Guest Post: Brandon Smith of Alt-Market blog
As a general rule, extreme economic decline is almost always followed by extreme international conflict. Sometimes, these disasters can be attributed to the human survival imperative and the desire to accumulate resources during crisis. But most often, war amid fiscal distress is usually a means for the political and financial elite to distract the masses away from their empty wallets and empty stomachs.War galvanizes societies, usually under false pretenses. I’m not talking about superficial “police actions” or absurd crusades to “spread democracy” to Third World enclaves that don’t want it. No, I’m talking about REAL war: war that threatens the fabric of a culture, war that tumbles violently across people’s doorsteps. The reality of near-total annihilation is what oligarchs use to avoid blame for economic distress while molding nations and populations.
Because of the very predictable correlation between financial catastrophe and military conflagration, it makes quite a bit of sense for Americans today to be concerned.
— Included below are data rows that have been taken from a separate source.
<file path="config.mk">
export PLATFORM = sky130hd
export DESIGN_NAME = adxl_xfer_sched
export DESIGN_NICKNAME = d
export VERILOG_FILES = /design/src/rtl/adxl_xfer_sched.sv
export SDC_FILE = /design/constraint.sdc
export NUM_CORES = 1
export LEC_CHECK = 0
export ABC_AREA = 0
export ABC_CLOCK_PERIOD_IN_PS = 6680
export CAP_MARGIN = 20
export CORE_MARGIN = 5
export CORE_UTILIZATION = 35
export DETAILED_ROUTE_END_ITERATION = 6
export PLACE_DENSITY_LB_ADDON = 0.05
export SLEW_MARGIN = 20
export SYNTH_ARGS = -nofsm -noshare
export SYNTH_HDL_FRONTEND = slang
export SYNTH_SLANG_ARGS = --single-unit
</file>
<file path="constraint.sdc">
create_clock -name iclk -period 6.68 [get_ports iclk]
set_clock_uncertainty 0.2 [all_clocks]
set_input_delay 1.67 -clock iclk [delete_from_list [all_inputs] [get_ports iclk]]
set_output_delay 1.67 -clock iclk [all_outputs]
set_load 0.05 [all_outputs]
</file>
<file path="src/rtl/adxl_xfer_sched.sv">
// Frame scheduler for the ADXL362 SPI link: power-up wait, one POWER_CTL write, then periodic
// X/Y/Z burst reads, interleaved between frames with host single-register accesses.
`timescale 1ns/1ps
module adxl_xfer_sched #(
   parameter int unsigned PWRUP_TICKS  = 24000,
   parameter int unsigned PERIOD_TICKS = 40000,
   parameter int unsigned GAP_TICKS    = 8,
   parameter logic [7:0]  PWRCTL_VAL   = 8'h02
) (
   input  logic        iclk,
   input  logic        rst,
   output logic        eng_cs_n,
   output logic        eng_start,
   output logic [7:0]  eng_tx,
   input  logic        eng_done,
   input  logic [7:0]  eng_rx,
   input  logic        host_req,
   input  logic        host_wr,
   input  logic [7:0]  host_addr,
   input  logic [7:0]  host_wdata,
   output logic        host_ack,
   output logic [7:0]  host_rdata,
   output logic [15:0] x_raw,
   output logic [15:0] y_raw,
   output logic [15:0] z_raw,
   output logic        xyz_valid,
   output logic        init_done
);

   localparam int unsigned PH_MAX = (PWRUP_TICKS > GAP_TICKS) ? PWRUP_TICKS : GAP_TICKS;
   localparam int PH_W  = $clog2(PH_MAX + 1);
   localparam int PER_W = $clog2(PERIOD_TICKS + 1);

   typedef enum logic [2:0] {
      S_PWRUP, S_INIT_FRM, S_SMP_FRM, S_HOST_FRM, S_GAP, S_IDLE
   } state_t;

   state_t           state;
   logic [PH_W-1:0]  ph_cnt;
   logic [PER_W-1:0] per_cnt;
   logic             pending;
   logic [3:0]       byte_idx;
   logic             busy;
   logic             gap_after_init;
   logic             hwr;
   logic [7:0]       haddr;
   logic [7:0]       hwdata;
   logic [39:0]      rx_sh;
   logic             is_last;
   logic             per_wrap;

   function automatic logic [7:0] frame_byte(input state_t st, input logic [3:0] idx,
                                             input logic wr, input logic [7:0] addr,
                                             input logic [7:0] wdata);
      logic [7:0] b;
      b = 8'h00;
      case (st)
         S_INIT_FRM: case (idx)
            4'd0:    b = 8'h0A;
            4'd1:    b = 8'h2D;
            default: b = PWRCTL_VAL;
         endcase
         S_SMP_FRM: case (idx)
            4'd0:    b = 8'h0B;
            4'd1:    b = 8'h0E;
            default: b = 8'h00;
         endcase
         S_HOST_FRM: case (idx)
            4'd0:    b = wr ? 8'h0A : 8'h0B;
            4'd1:    b = addr;
            default: b = wr ? wdata : 8'h00;
         endcase
         default: b = 8'h00;
      endcase
      return b;
   endfunction

   assign is_last  = (state == S_SMP_FRM) ? (byte_idx == 4'd7) : (byte_idx == 4'd2);
   assign per_wrap = init_done && (per_cnt == PER_W'(PERIOD_TICKS - 1));

   always_ff @(posedge iclk) begin
      if (rst) begin
         state          <= S_PWRUP;
         eng_cs_n       <= 1'b1;
         eng_start      <= 1'b0;
         eng_tx         <= 8'h00;
         host_ack       <= 1'b0;
         host_rdata     <= 8'h00;
         x_raw          <= 16'h0000;
         y_raw          <= 16'h0000;
         z_raw          <= 16'h0000;
         xyz_valid      <= 1'b0;
         init_done      <= 1'b0;
         ph_cnt         <= '0;
         per_cnt        <= '0;
         pending        <= 1'b0;
         byte_idx       <= 4'd0;
         busy           <= 1'b0;
         gap_after_init <= 1'b0;
      end else begin
         eng_start <= 1'b0;
         host_ack  <= 1'b0;
         xyz_valid <= 1'b0;

         if (init_done) per_cnt <= per_wrap ? '0 : per_cnt + 1'b1;

         case (state)
            S_PWRUP: begin
               if (ph_cnt == PH_W'(PWRUP_TICKS - 1)) begin
                  ph_cnt   <= '0;
                  eng_cs_n <= 1'b0;
                  byte_idx <= 4'd0;
                  busy     <= 1'b0;
                  state    <= S_INIT_FRM;
               end else begin
                  ph_cnt <= ph_cnt + 1'b1;
               end
            end
            S_INIT_FRM, S_SMP_FRM, S_HOST_FRM: begin
               // busy marks a byte in flight; eng_done is only honoured while it is set
               if (!busy) begin
                  eng_start <= 1'b1;
                  eng_tx    <= frame_byte(state, byte_idx, hwr, haddr, hwdata);
                  busy      <= 1'b1;
               end else if (eng_done) begin
                  rx_sh <= {eng_rx, rx_sh[39:8]};
                  if (is_last) begin
                     eng_cs_n       <= 1'b1;
                     busy           <= 1'b0;
                     ph_cnt         <= '0;
                     gap_after_init <= (state == S_INIT_FRM);
                     state          <= S_GAP;
                     if (state == S_SMP_FRM) begin
                        x_raw     <= rx_sh[15:0];
                        y_raw     <= rx_sh[31:16];
                        z_raw     <= {eng_rx, rx_sh[39:32]};
                        xyz_valid <= 1'b1;
                     end
                     if (state == S_HOST_FRM) begin
                        host_ack <= 1'b1;
                        if (!hwr) host_rdata <= eng_rx;
                     end
                  end else begin
                     byte_idx  <= byte_idx + 4'd1;
                     eng_start <= 1'b1;
                     eng_tx    <= frame_byte(state, byte_idx + 4'd1, hwr, haddr, hwdata);
                  end
               end
            end
            S_GAP: begin
               if (ph_cnt == PH_W'(GAP_TICKS - 1)) begin
                  state <= S_IDLE;
                  if (gap_after_init) init_done <= 1'b1;
               end else begin
                  ph_cnt <= ph_cnt + 1'b1;
               end
            end
            S_IDLE: begin
               if (pending) begin
                  pending  <= 1'b0;
                  eng_cs_n <= 1'b0;
                  byte_idx <= 4'd0;
                  busy     <= 1'b0;
                  state    <= S_SMP_FRM;
               end else if (host_req && init_done) begin
                  hwr      <= host_wr;
                  haddr    <= host_addr;
                  hwdata   <= host_wdata;
                  eng_cs_n <= 1'b0;
                  byte_idx <= 4'd0;
                  busy     <= 1'b0;
                  state    <= S_HOST_FRM;
               end
            end
            default: state <= S_PWRUP;
         endcase

         // an expiry landing on the same edge a pending sample is consumed counts as a new period
         if (per_wrap) pending <= 1'b1;
      end
   end

endmodule

</file>
==> impl_results.md, run 1 <==
* Status: finished clean
* Residual DRC at 0
* Post-Place Cells at between 900 and 1000
* CTS tree: yes
* Worst EP required at approximately 7 ns
* Pre-antenna DRT Iters at 4
* Crit path time final at approximately 3.8 ns
* Primary FF master, synth: dfxtp_1
* Filler Cell Count at ~1800
* CP Launch Type: input pin
* Largest net degree at the start of global routing at 69
* Initial DRC Count at 260
* Hold path startpoint: rx_sh[15]
* Final TNS setup at 0 ns
* YS warnings at 0
* Clk sinks at about 170
* Final Max Slew Viols at 0
* I/O pin count at 98
* Wirelength per Cell at 15.9 microns
* #FFs+latches synth at 167
* Dominant cells by area after synthesis: dfxtp_1 33%, edfxtp_1 26%, nand2_1 8.4%
* Initial antenna violation count at 0
* Worst-margin pin slew at 0.979 ns
* Setup Buffers After CTS at 0
* Total wire length at roughly 16000 microns
* Final Setup Violations at 0
* Worst r2r src: state[2]
* Crit share post-route at 57.2%
* Placed Instance Area at 7850 sq um
* Syn Area/Cell at 9.74 sq um
* Leakage power at 2.69 nW
* Hold EP: rx_sh[7]
* PwrDens at 243 nW/um^2
* Number of max-cap violations at 0
* Worst Hold Class: reg -> reg
* Max frequency at 0.262 GHz
* Register area share after synthesis at 58.3%
* CP most frequent cell: nand2_1
* Clock H-tree levels at 4
* Hold buffer count at CTS at 0
* Final Cell Area at 8450 sq um
* Top cells by count, synth: 151 x nand2_1, 110 x dfxtp_1, 79 x a21oi_1
* Worst skew pair latency at 0.42 ns
* Bufs on Longest Clock Path at 2
* First-pass GRT wire length at about 26000 microns
* Slowest Stage Delay on Critical Path at 0.84 ns
* Crit Path Category: in -> reg
* Vias at 5172
* Critical-path cell list: clkdlybuf4s50_1 -> nand2_1 -> nor2_1 -> and2_2 -> nand2_1 -> a21oi_1
* Area of the multi-input gates at 2630 sq um
* Share of cells above drive strength 1 at 6.88%
* Antenna Cells at 0
* Slowest cell on crit path: and2_2
* EDFF count, synth at 57
* Non-filler instance count after layout at 1019
* VDD IR max at 0.166 mV
* Cells on worst reg2reg path at 6
* Synth Instances at 689
* Crit Path Max Fanout at 48
* Final core utilization at a little under half
* Port bufs at 97
* Worst Hold Depth at 0
* RSZ-0062 raised after global routing: no
* Core area at 18800 sq um
* R2R setup slack at 3.44 ns
* Post-CTS sizing at 0
* Antenna viol nets, final at 0
* Initial Util at between 30 and 40%
* Share of the synthesized area in the top cell type at about a third
* Via/cell ratio at 5.08
* TritonCTS Buffers at 17
* FFs w/ async S/R, synth at 0%
* Crit path capture type: flip-flop
* Reg2reg end: x_raw[8]
* GR Util All Layers at 14.9%
* Nets@finish at 807
* Slew headroom at 34.5%
* Final HPWL DP at 10900 microns
* Aggregate global routing overflow at 0
* Die height at 148 microns
* Row count at 50
* Reg area at 3910 sq um
* Area of the die at between 20000 and 25000 sq um
* CTS clk-pin slew, worst paths at 0.07 ns
* Mapped cell area at 6710 sq um
* GPL Wtd Cong at 0.800
* Syn nets at just over 700
* Synth unique cells at between 60 and 70
* Fin. Hold Viols at 0
* Area grow syn2layout at 26.0%
* Post-synth top area cell: dfxtp_1
* Worst Path Arrival at 3.96 ns
* Root Driver: clkbuf_16
* Most frequent cell after synthesis: nand2_1
* Die X at 148 microns
* Vias in the first global route at between 5000 and 6000
logic make-up (layout without fill, tap and decap cells):
logic type	after synthesis	count (layout)	synth area share (%)
XOR/XNOR	24	24	3.13
adder cells (fa/ha/maj)	6	6	1.12
buffers and inverters	43	139	2.74
AO/OA/AOI/OAI	154	154	13.8
multiplexers	3	3	0.522
flip-flops	167	167	58.3
AND/OR/NAND/NOR	292	292	20.3
worst max-delay path by stage:
stage,start,endpoint,slack (ns),cells after the start
after floorplan,rst,rx_sh[0],1.19,3
after global placement,eng_done,x_raw[4],2.50,6
after detailed placement,eng_done,y_raw[5],2.40,6
after CTS,eng_done,x_raw[8],2.84,6
after global routing,eng_done,y_raw[5],2.65,6
final,eng_done,x_raw[8],2.86,6
cell type report:
class / instances / share of cell area, %
Inverter: 7 / 0.311
Tap cell: 234 / 3.46
Clock inverter: 15 / 2.13
Clock buffer: 17 / 5.03
Timing Repair Buffer: 100 / 11.7
Multi-Input combinational cell: 479 / 31.1
Sequential cell: 167 / 46.3
power breakdown:
group | total (mW) | internal [mW] | switching [mW]
combinational | 0.0367 | 0.0177 | 0.0190
sequential | 1.05 | 1.05 | 0.00191
clock | 0.972 | 0.506 | 0.466
registers in the layout, summed over array words and instances (netlist names):
signal,count
y_raw,16
host_rdata,8
busy,1
per_cnt,16
init_done,1
hwdata,8
ph_cnt,15
hwr,1
eng_tx,8
eng_cs_n,1
host_ack,1
byte_idx,4
eng_start,1
pending,1
state,3
rx_sh,40
gap_after_init,1
haddr,8
xyz_valid,1
x_raw,16
z_raw,16
per-stage QoR:
stage	setup slack (ns)	total power, mW	hold slack (ns)
final	2.86	2.06	0.246
after global routing	2.65	2.14	0.258
after CTS	2.84	2.09	0.250
after detailed placement	2.40	1.11	0.233
after global placement	2.50	1.11	0.232
after floorplan	1.19	1.09	0.226
layout by cell type, fill, tap and decap left out, types with 7 or more instances in the layout:
cell type	n
nand2_1	150
dfxtp_1	110
clkdlybuf4s50_1	96
a21oi_1	79
edfxtp_1	57
nor2_1	48
o21ai_0	26
clkbuf_16	17
nor3_1	15
xor2_1	15
nand3_1	14
nand4_1	11
xnor2_1	9
inv_1	7
layer usage:
layer	wire length, microns	global-route usage (%)
met3	1100	5.51
met4	138	3.79
met1	7580	19.5
met2	7400	23.4
met5	0	0
worst max-delay path, delay by kind of cell:
family / cells / cell delay [ns]
and+or+nand+nor: 4 / 1.56
buffers and inverters: 1 / 0.55
AOI/OAI and AO/OA: 1 / 0.16
Note: power is estimated with default switching activity, not from simulation.
==> run 2: changes to the inputs <==
ABC_CLOCK_PERIOD_IN_PS = 3700   (was 6680)
clock period = 3.7 ns   (was 6.68 ns; I/O delays follow)
==> run 2 against run 1 <==
Compared with the run above:
- combinational power increased by 83%
- power increased by 81%
- cell count increased by 0.69%
- sequential power increased by 80%
- sequential share of layout area decreased by 0.34 points
- largest power group unchanged
- critical endpoint is now init_done
- critical path type is now reg -> out
==> impl_results.md, run 2 (synthesis results as in run 1) <==
* Clk sinks at 167 (unchanged)
* CP top delay family: buffers and inverters
* Worst Path Arrival at 1.90 ns (-2.06 ns)
* Residual DRC at 0 (unchanged)
* Antenna viol nets, final at 0 (unchanged)
* Worst skew pair latency at 0.42 ns (about the same)
* Initial Util at 35.7% (unchanged)
* RSZ-0062 raised after global routing: no
* TritonCTS Buffers at 17 (unchanged)
* Largest net degree at the start of global routing at 53 (-23%)
* Worst Hold Class: reg -> reg
* Initial DRC Count at 270 (+3.8%)
* Post-CTS sizing at 0 (unchanged)
* VDD IR max at 0.312 mV (+88%)
* Vias at 5232 (+1.2%)
* Final core utilization at 45.4% (+0.33 points)
* GR Util All Layers at 15.1% (+0.23 points)
* Hold buffer count at CTS at 0 (unchanged)
* Commonest non-fill, non-tap cells in the layout: 150 x nand2_1, 110 x dfxtp_1, 96 x clkdlybuf4s50_1
* I/O pin count at 98 (unchanged)
* Status: finished clean
* Largest register FFs at 40 (unchanged)
* Final Max Slew Viols at 0 (unchanged)
* Die height at 148 microns (unchanged)
* Aggregate global routing overflow at 0 (unchanged)
* GPL Wtd Cong at 0.847 (+6.0%)
* Setup Buffers After CTS at 0 (unchanged)
* Final Setup Violations at 0 (unchanged)
* CTS clk-pin slew, worst paths at 0.06 ns (about the same)
* Nets@finish at 814 (+0.87%)
* Port bufs at 97 (unchanged)
* Crit Path Max Fanout at 12 (-75%)
* Total wire length at 16400 microns (+1.1%)
* Slew headroom at 35.0% (+0.50 points)
* Final HPWL DP at 11100 microns (+1.8%)
* Worst-margin pin slew at 0.973 ns (-0.00620 ns)
* Crit path capture type: output pin
* Row count at 50 (unchanged)
* Biggest register: rx_sh
* Share of cells above drive strength 1 at 7.70% (+0.82 points)
* Fin. Hold Viols at 0 (unchanged)
* Crit share post-route at between 80 and 90%
* Critical-path cell list: clkdlybuf4s50_1
* Leakage power at 2.73 nW (+1.6%)
* R2R setup slack at 0.86 ns (-2.58 ns)
* Area grow syn2layout at 26.9%
* Crit path time final at 3.02 ns
* WP buf/inv at 1 (unchanged)
* Crit Path Category: reg -> out
* Initial antenna violation count at 0 (unchanged)
* Number of max-cap violations at 0 (unchanged)
* Area of the die at 22000 sq um (unchanged)
* Final TNS setup at 0 ns (unchanged)
* Via/cell ratio at 5.10 (+0.47%)
* PwrDens at 438 nW/um^2 (+80%)
* Wirelength per Cell at 16.0 microns (+0.43%)
* Root Driver: clkbuf_16
* CP Launch Type: flip-flop
* Antenna Cells at 0 (unchanged)
* Max frequency at 0.331 GHz
* Slowest Stage Delay on Critical Path at 0.90 ns (+0.06 ns)
* Die X at 148 microns (unchanged)
* Slowest cell on crit path: clkdlybuf4s50_1
* Commonest non-fill, non-tap cell in the layout: nand2_1
* Vias in the first global route at 5309 (+3.8%)
* First-pass GRT wire length at 27200 microns (+3.0%)
* Pre-antenna DRT Iters at 4 (unchanged)
* Worst EP required at 2.57 ns (-4.25 ns)
* Bufs on Longest Clock Path at 2 (unchanged)
* CTS tree: yes
* Clock H-tree levels at 4 (unchanged)
* Core area at 18800 sq um (unchanged)
run 2: cell types whose count changed in the layout (fill, tap and decap cells not counted), sizes merged:
cell,change
buf,+7
clkbuf,+4
clkinvlp,+2
inv,+3
clkinv,-9
run 2: layer usage:
layer	vias to the layer above	global-route usage, %	routed length, microns
met5	-	0	0
met4	0	4.85	187
met3	19	5.33	1000
met2	115	23.0	7360
met1	2480	20.2	7850
li1	2618	-	-
run 2: where the power goes:
part           internal (mW)  switching [mW]
registers               1.89         0.00352
logic                 0.0326          0.0344
clock network          0.997           0.774
run 2: worst paths after layout:
kind / start / end / cells past startpoint
max: init_done / init_done / 1
min: rx_sh[12] / rx_sh[4] / 0
max reg2reg: byte_idx[1] / ph_cnt[14] / 7
min reg2reg: rx_sh[12] / rx_sh[4] / 0
run 2: final cells by class:
| class | instances | area (sq um) |
|---|---|---|
| Inverter | 7 | 26.3 |
| Clock inverter | 11 | 93.8 |
| Fill cell | 1792 | 10300 |
| Tap cell | 234 | 293 |
| Timing Repair Buffer | 107 | 1050 |
| Clock buffer | 21 | 503 |
| Sequential cell | 167 | 3910 |
| Multi-Input combinational cell | 479 | 2630 |
run 2: metrics by stage:
stage	total power, mW	worst slack (ns)	cell area [sq um]	hold slack [ns]	std cells
6_report	3.73	0.676	8510	0.246	1026
4_1_cts	3.79	0.645	8510	0.248	1026
5_1_grt	3.88	0.581	8510	0.264	1026
3_5_place_dp	2.00	0.579	7920	0.233	994
2_1_floorplan	1.96	0.0456	6710	0.226	689
3_3_place_gp	2.00	0.633	7920	0.235	994
==> run 3: changes to the inputs <==
ABC_CLOCK_PERIOD_IN_PS = 3000   (was 3700)
clock period = 3 ns   (was 3.7 ns; I/O delays follow)
==> run 3 against run 2 <==
Compared with the run above:
- power is 25% higher
- sequential power is 23% higher
- cell area is 2.0% higher
- critical path depth stayed put
- cell count is 1.3% higher
- sequential cell count stayed put
- critical endpoint is now y_raw[5]
- combinational power is 29% higher
- count of clock-buffer cells in the layout is 4 lower
- critical path type unchanged
==> impl_results.md, run 3 (synthesis results as in run 1) <==
* Clock H-tree levels at 4 (unchanged)
* CTS clk-pin slew, worst paths at 0.07 ns (about the same)
* Initial Util at 35.7% (unchanged)
* CP Launch Type: flip-flop
* Biggest register: rx_sh
* CTS tree: yes
* Final Max Slew Viols at 0 (unchanged)
* Initial antenna violation count at 0 (unchanged)
* Crit path time final at 2.57 ns
* Cells on worst reg2reg path at 8 (+1)
* Pre-antenna DRT Iters at 5 (+1)
* Fin. Hold Viols at 0 (unchanged)
* Crit Path Max Fanout at 2 (-10)
* Post-CTS sizing at 0 (unchanged)
* Slew headroom at 53.6% (+19 points)
* Crit Path Category: reg -> out
* Vias in the first global route at 5274 (-0.66%)
* Aggregate global routing overflow at 0 (unchanged)
* Initial DRC Count at 342 (+27%)
* Placed Instance Area at 8060 sq um (+1.8%)
* Bufs on Longest Clock Path at 2 (unchanged)
* GR Util All Layers at 15.5% (+0.33 points)
* Crit path capture type: output pin
* First-pass GRT wire length at 27500 microns (+1.3%)
* I/O pin count at 98 (unchanged)
* Leakage power at 2.83 nW (+3.3%)
* Non-filler instance count after layout at 1039 (+1.3%)
* WP buf/inv at 1 (unchanged)
* VDD IR max at 0.397 mV (+27%)
* Setup Buffers After CTS at 0 (unchanged)
* Die height at 148 microns (unchanged)
* GPL Wtd Cong at 0.840 (-0.80%)
* Commonest non-fill, non-tap cells in the layout: 150 x nand2_1, 110 x dfxtp_1, 96 x clkdlybuf4s50_1
* Antenna Cells at 0 (unchanged)
* Residual DRC at 0 (unchanged)
* Worst r2r src: byte_idx[0]
* Hold path startpoint: rx_sh[24]
* Max frequency at roughly 0.39 GHz
* Commonest non-fill, non-tap cell in the layout: nand2_1
* Worst-margin pin slew at 0.696 ns (-0.277 ns)
* Final TNS setup at 0 ns (unchanged)
* Die X at 148 microns (unchanged)
* Worst EP required at 2.05 ns (-0.52 ns)
* Critical-path cell list: clkdlybuf4s50_1
* CP top delay family: buffers and inverters
* Largest register FFs at 40 (unchanged)
* Core area at 18800 sq um (unchanged)
* Share of cells above drive strength 1 at 9.19% (+1.5 points)
* Slowest cell on crit path: clkdlybuf4s50_1
* Antenna viol nets, final at 0 (unchanged)
* Nets@finish at 827 (+1.6%)
* Clk sinks at 167 (unchanged)
* Worst Hold Depth at 0 (unchanged)
* Via/cell ratio at 5.15 (+0.96%)
* Slowest Stage Delay on Critical Path at 0.82 ns (-0.08 ns)
* Wirelength per Cell at 16.1 microns (+0.75%)
* Reg2reg end: eng_tx[6]
* PwrDens at 536 nW/um^2 (+22%)
* Final HPWL DP at 11300 microns (+2.3%)
* Post-Place Cells at 1007 (+1.3%)
* Hold EP: rx_sh[16]
* Largest net degree at the start of global routing at 57 (+7.5%)
* Worst skew pair latency at 0.42 ns (about the same)
* R2R setup slack at 0.43 ns (-0.43 ns)
* Status: finished clean
* Area grow syn2layout at 29.5%
* Crit share post-route at 85.7%
* TritonCTS Buffers at 17 (unchanged)
* Hold buffer count at CTS at 0 (unchanged)
* Final Cell Area at 8680 sq um (+2.0%)
* Port bufs at 97 (unchanged)
* Worst Hold Class: reg -> reg
* Final Setup Violations at 0 (unchanged)
* Worst Path Arrival at 1.62 ns (-0.28 ns)
* Total wire length at 16700 microns (+2.0%)
* Row count at 50 (unchanged)
* Overall Power at 4.66 mW (+25%)
* Number of max-cap violations at 0 (unchanged)
* Vias at 5349 (+2.2%)
* Root Driver: clkbuf_16
* Area of the die at 22000 sq um (unchanged)
* RSZ-0062 raised after global routing: no
* Final core utilization at 46.3% (+0.90 points)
Never before in history has our country been so close to full-spectrum economic collapse, the kind that kills currencies and simultaneously plunges hundreds of millions of people into poverty. It is a collapse that has progressed thanks to the deliberate efforts of international financiers and central banks. It only follows that the mind-boggling scale of the situation would “require” a grand distraction to match.
It is difficult to predict what form this distraction will take and where it will begin, primarily because the elites have so many options. The Mideast is certainly an ever-looming possibility. Iran is a viable catalyst. Syria is not entirely off the table. Saudi Arabia and Israel are now essentially working together, forming a strange alliance that could promise considerable turmoil — even without the aid of the United States. Plenty of Americans still fear the Al Qaeda bogeyman, and a terrorist attack is not hard to fabricate. However, when I look at the shift of economic power and military deployment, the potential danger areas appear to be growing not only in the dry deserts of Syria and Iran, but also in the politically volatile waters of the East China Sea.
China is THE key to any outright implosion of the U.S. monetary system. Other countries, like Saudi Arabia, may play a part; but ultimately it will be China that deals the decisive blow against the dollar’s world reserve status. China’s dollar and Treasury bond holdings could be used as a weapon to trigger a global sell-off of dollar-denominated assets. China has stopped future increases of dollar forex holdings, and has cut the use of the dollar in bilateral trade agreements with multiple countries. Oil-producing nations are shifting alliances to China because it is now the world’s largest consumer of petroleum. And, China has clearly been preparing for this eventuality for years. So, given these circumstances, how can the U.S. government conceive of confrontation with the East? Challenging one’s creditors to a duel does not usually end well. At the very least, it would be economic suicide. But perhaps that is the point. Perhaps America is meant to make this seemingly idiotic leap.
Here are just some of the signs of a buildup to conflict...
Currency Wars And Shooting Wars
In March 2009, U.S. military and intelligence officials gathered to participate in a simulated war game, a hypothetical economic struggle between the United States and China.
The conclusions of the war game were ominous. The participants determined that there was no way for the United States to win in an economic battle with China. The Chinese had a counterstrategy to every U.S. effort and an ace up their sleeve – namely, their U.S. dollar reserves, which they could use as a monetary neutron bomb, a chain reaction that would result in the abandonment of the dollar by exporters around the world . They also found that China has been quietly accumulating hard assets (including land and gold) across globe, using sovereign wealth funds, government-controlled front companies, and private equity funds to make the purchases. China could use these tangible assets as a hedge to protect against the eventual devaluation of its U.S. dollar and Treasury holdings, meaning the losses on its remaining U.S. financial investments was acceptable should it decide to crush the dollar.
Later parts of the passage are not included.